[Start of section]

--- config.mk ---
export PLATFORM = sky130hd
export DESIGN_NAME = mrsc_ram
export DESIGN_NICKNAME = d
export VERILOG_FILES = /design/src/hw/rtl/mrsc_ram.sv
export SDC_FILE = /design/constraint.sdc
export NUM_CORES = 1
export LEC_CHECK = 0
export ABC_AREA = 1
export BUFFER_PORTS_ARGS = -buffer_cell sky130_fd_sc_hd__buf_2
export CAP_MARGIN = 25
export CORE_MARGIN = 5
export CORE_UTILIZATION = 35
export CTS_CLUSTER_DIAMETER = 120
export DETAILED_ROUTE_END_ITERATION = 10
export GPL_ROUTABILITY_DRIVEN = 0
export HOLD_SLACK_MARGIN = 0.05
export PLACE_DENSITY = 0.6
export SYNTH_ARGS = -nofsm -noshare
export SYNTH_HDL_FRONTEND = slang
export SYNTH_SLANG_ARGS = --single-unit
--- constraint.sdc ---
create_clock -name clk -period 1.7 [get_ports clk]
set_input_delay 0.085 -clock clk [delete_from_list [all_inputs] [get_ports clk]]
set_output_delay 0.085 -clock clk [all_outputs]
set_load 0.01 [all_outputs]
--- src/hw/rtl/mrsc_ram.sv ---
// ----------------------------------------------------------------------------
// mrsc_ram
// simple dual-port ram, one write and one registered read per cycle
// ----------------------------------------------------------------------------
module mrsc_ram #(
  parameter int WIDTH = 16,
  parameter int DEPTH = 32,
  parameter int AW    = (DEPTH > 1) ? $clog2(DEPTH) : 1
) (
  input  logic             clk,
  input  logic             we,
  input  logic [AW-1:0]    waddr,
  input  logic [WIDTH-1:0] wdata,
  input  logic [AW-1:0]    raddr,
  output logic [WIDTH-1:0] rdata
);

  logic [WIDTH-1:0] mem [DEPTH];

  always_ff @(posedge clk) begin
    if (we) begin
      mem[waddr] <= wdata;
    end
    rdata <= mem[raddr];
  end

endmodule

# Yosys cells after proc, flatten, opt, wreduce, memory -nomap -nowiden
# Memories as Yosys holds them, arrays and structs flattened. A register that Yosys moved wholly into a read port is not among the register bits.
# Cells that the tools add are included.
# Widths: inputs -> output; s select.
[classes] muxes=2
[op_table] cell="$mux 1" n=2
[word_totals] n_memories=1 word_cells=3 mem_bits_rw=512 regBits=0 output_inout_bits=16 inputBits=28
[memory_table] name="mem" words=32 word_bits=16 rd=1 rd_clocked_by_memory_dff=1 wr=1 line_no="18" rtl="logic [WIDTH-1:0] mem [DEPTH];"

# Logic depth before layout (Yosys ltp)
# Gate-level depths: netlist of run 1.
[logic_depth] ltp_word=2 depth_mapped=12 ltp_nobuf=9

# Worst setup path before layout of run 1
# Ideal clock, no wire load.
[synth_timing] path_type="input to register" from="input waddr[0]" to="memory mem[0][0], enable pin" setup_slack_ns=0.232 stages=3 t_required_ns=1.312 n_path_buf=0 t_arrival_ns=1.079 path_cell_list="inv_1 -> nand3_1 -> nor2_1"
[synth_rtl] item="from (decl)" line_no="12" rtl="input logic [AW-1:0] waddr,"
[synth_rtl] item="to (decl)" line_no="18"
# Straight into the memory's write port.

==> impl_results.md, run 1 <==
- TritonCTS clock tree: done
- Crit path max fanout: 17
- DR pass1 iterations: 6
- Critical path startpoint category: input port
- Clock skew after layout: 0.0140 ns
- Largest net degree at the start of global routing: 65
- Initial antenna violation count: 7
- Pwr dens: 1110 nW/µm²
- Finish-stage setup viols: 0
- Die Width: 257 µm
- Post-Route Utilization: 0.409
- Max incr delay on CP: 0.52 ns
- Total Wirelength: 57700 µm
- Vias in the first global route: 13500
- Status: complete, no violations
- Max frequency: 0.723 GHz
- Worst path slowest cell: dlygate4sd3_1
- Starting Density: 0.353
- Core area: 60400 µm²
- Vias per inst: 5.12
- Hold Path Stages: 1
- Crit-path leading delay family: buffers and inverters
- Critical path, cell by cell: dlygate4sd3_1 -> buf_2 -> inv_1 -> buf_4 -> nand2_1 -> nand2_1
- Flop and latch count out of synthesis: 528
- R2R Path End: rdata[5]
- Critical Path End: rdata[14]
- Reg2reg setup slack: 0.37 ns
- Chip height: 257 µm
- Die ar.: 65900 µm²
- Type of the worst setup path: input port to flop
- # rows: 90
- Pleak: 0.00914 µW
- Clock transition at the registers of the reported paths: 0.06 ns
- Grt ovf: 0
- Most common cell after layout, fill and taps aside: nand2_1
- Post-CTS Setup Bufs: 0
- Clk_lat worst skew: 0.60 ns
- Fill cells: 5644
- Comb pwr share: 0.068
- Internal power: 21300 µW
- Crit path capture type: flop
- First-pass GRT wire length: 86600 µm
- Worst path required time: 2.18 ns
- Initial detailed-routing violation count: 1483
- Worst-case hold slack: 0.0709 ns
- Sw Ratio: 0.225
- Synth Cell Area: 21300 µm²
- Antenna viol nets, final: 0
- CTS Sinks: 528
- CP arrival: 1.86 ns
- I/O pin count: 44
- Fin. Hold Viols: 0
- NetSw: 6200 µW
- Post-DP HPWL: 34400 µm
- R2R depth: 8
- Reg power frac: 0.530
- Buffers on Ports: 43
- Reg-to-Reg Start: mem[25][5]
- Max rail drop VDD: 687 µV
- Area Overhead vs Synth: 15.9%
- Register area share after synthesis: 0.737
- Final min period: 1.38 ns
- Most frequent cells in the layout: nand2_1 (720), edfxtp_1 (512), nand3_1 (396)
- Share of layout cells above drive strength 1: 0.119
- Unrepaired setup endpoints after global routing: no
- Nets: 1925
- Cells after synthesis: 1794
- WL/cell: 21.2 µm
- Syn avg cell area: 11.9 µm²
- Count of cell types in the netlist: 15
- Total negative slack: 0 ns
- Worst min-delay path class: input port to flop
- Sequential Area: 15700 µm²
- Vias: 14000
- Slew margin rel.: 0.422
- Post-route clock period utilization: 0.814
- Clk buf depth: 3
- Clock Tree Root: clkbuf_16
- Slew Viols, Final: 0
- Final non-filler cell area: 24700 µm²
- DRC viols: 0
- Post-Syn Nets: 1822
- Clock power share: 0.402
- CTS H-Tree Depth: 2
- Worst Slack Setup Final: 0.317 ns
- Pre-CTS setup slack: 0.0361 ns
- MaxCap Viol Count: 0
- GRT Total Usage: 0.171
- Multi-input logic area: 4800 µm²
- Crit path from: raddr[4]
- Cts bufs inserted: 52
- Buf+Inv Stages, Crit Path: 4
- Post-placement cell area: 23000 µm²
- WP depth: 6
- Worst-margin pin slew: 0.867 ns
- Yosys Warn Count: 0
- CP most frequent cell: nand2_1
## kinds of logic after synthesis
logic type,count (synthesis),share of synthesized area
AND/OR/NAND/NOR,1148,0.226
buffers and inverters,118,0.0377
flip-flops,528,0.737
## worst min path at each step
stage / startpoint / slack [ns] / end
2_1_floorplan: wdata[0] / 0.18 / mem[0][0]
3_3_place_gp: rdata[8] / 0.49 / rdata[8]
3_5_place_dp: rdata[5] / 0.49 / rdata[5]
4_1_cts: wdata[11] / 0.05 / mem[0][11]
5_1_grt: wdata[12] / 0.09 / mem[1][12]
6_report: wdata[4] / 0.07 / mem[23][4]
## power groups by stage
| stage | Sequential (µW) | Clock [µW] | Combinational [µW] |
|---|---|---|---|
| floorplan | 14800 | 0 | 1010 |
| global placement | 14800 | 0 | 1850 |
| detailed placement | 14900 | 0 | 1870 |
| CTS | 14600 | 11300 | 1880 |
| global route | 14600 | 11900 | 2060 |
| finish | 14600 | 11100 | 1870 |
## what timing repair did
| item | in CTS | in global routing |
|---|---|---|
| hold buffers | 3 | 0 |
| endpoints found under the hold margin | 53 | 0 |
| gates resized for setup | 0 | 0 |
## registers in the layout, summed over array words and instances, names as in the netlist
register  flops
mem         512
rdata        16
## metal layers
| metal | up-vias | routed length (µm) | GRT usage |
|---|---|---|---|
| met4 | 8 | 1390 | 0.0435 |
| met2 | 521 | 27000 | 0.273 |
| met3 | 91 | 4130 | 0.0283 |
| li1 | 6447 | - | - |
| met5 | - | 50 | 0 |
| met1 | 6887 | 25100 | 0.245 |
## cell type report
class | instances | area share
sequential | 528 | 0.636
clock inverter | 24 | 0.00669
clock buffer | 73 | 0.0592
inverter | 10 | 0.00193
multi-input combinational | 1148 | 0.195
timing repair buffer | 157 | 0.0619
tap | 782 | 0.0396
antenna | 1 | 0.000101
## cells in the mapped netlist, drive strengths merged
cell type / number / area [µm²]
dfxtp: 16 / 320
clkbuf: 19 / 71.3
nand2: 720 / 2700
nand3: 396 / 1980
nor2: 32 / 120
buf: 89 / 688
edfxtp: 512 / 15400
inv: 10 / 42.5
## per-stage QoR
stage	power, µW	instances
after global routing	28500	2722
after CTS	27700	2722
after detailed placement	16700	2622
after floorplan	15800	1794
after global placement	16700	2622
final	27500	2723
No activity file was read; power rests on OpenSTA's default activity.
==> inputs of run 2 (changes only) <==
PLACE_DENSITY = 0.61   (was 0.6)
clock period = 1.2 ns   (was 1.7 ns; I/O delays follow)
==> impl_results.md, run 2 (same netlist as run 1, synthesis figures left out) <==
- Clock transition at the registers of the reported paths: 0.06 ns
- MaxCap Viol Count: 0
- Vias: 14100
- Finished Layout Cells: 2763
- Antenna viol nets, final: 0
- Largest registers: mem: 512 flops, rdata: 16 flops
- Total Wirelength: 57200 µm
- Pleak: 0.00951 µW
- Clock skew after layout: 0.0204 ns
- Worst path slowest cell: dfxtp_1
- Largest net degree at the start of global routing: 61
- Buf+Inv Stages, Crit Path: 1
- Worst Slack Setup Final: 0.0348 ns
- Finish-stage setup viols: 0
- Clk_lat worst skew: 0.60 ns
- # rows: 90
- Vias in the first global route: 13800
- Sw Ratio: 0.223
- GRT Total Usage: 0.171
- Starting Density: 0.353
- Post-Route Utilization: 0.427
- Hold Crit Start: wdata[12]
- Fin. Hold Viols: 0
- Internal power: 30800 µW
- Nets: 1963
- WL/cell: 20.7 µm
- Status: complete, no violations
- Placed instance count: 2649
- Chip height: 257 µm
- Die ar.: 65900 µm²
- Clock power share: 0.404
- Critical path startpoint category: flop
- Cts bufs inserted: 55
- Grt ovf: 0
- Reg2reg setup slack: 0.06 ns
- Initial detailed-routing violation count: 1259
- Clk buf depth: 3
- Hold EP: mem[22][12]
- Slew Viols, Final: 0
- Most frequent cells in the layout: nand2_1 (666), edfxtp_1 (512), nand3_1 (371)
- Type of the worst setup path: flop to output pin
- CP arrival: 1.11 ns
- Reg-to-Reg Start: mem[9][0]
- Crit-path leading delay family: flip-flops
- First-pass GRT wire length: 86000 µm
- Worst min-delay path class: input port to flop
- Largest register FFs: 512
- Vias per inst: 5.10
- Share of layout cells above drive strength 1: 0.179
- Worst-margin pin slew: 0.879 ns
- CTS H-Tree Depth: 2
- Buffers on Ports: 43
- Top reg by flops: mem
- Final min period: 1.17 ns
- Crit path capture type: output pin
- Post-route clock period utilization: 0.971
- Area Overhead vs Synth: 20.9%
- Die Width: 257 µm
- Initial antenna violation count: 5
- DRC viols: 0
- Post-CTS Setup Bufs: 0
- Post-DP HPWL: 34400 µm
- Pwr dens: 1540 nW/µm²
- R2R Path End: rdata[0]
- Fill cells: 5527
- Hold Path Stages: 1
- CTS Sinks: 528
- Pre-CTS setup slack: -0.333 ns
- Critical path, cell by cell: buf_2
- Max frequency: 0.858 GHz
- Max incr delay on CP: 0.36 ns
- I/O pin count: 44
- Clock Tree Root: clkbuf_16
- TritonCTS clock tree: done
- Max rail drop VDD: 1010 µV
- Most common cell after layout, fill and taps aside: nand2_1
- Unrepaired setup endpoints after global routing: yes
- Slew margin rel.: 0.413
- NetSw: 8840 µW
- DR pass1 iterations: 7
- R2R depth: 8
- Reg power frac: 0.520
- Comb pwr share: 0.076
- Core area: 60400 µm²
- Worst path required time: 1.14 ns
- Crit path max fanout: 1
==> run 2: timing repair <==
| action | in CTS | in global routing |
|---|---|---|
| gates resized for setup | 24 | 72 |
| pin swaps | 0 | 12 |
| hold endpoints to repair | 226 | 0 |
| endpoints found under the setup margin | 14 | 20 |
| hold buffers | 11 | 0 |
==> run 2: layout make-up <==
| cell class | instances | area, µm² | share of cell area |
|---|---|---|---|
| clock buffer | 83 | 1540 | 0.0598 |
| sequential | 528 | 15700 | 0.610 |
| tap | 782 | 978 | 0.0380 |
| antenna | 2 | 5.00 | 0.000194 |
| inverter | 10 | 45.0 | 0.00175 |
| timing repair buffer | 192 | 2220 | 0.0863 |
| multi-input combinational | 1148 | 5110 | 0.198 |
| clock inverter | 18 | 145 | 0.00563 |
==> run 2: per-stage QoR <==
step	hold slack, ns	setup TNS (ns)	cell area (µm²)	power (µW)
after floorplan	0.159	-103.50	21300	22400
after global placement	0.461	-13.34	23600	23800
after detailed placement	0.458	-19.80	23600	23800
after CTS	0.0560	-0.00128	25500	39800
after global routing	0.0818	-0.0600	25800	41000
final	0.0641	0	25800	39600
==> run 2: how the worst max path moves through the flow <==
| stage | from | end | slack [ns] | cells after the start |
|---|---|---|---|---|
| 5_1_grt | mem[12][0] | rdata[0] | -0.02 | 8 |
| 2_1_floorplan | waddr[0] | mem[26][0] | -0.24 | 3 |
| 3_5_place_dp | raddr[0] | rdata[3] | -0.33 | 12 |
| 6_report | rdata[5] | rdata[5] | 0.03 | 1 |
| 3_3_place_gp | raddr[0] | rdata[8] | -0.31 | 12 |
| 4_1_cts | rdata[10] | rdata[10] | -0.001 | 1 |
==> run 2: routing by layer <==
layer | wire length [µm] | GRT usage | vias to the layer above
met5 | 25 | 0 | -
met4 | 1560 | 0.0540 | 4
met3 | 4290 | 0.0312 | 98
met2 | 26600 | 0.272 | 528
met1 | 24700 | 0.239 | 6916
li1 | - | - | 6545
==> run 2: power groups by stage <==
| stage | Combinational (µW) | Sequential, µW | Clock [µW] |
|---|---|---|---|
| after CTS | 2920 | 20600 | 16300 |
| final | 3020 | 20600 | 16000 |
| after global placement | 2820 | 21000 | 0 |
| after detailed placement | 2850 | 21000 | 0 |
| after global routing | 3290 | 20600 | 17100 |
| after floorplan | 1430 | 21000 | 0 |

[End of section]

With the first line of the material as the start and the line containing "export CAP_MARGIN = 25" as the end, repeat that span exactly and add nothing.

--- config.mk ---
export PLATFORM = sky130hd
export DESIGN_NAME = mrsc_ram
export DESIGN_NICKNAME = d
export VERILOG_FILES = /design/src/hw/rtl/mrsc_ram.sv
export SDC_FILE = /design/constraint.sdc
export NUM_CORES = 1
export LEC_CHECK = 0
export ABC_AREA = 1
export BUFFER_PORTS_ARGS = -buffer_cell sky130_fd_sc_hd__buf_2
export CAP_MARGIN = 25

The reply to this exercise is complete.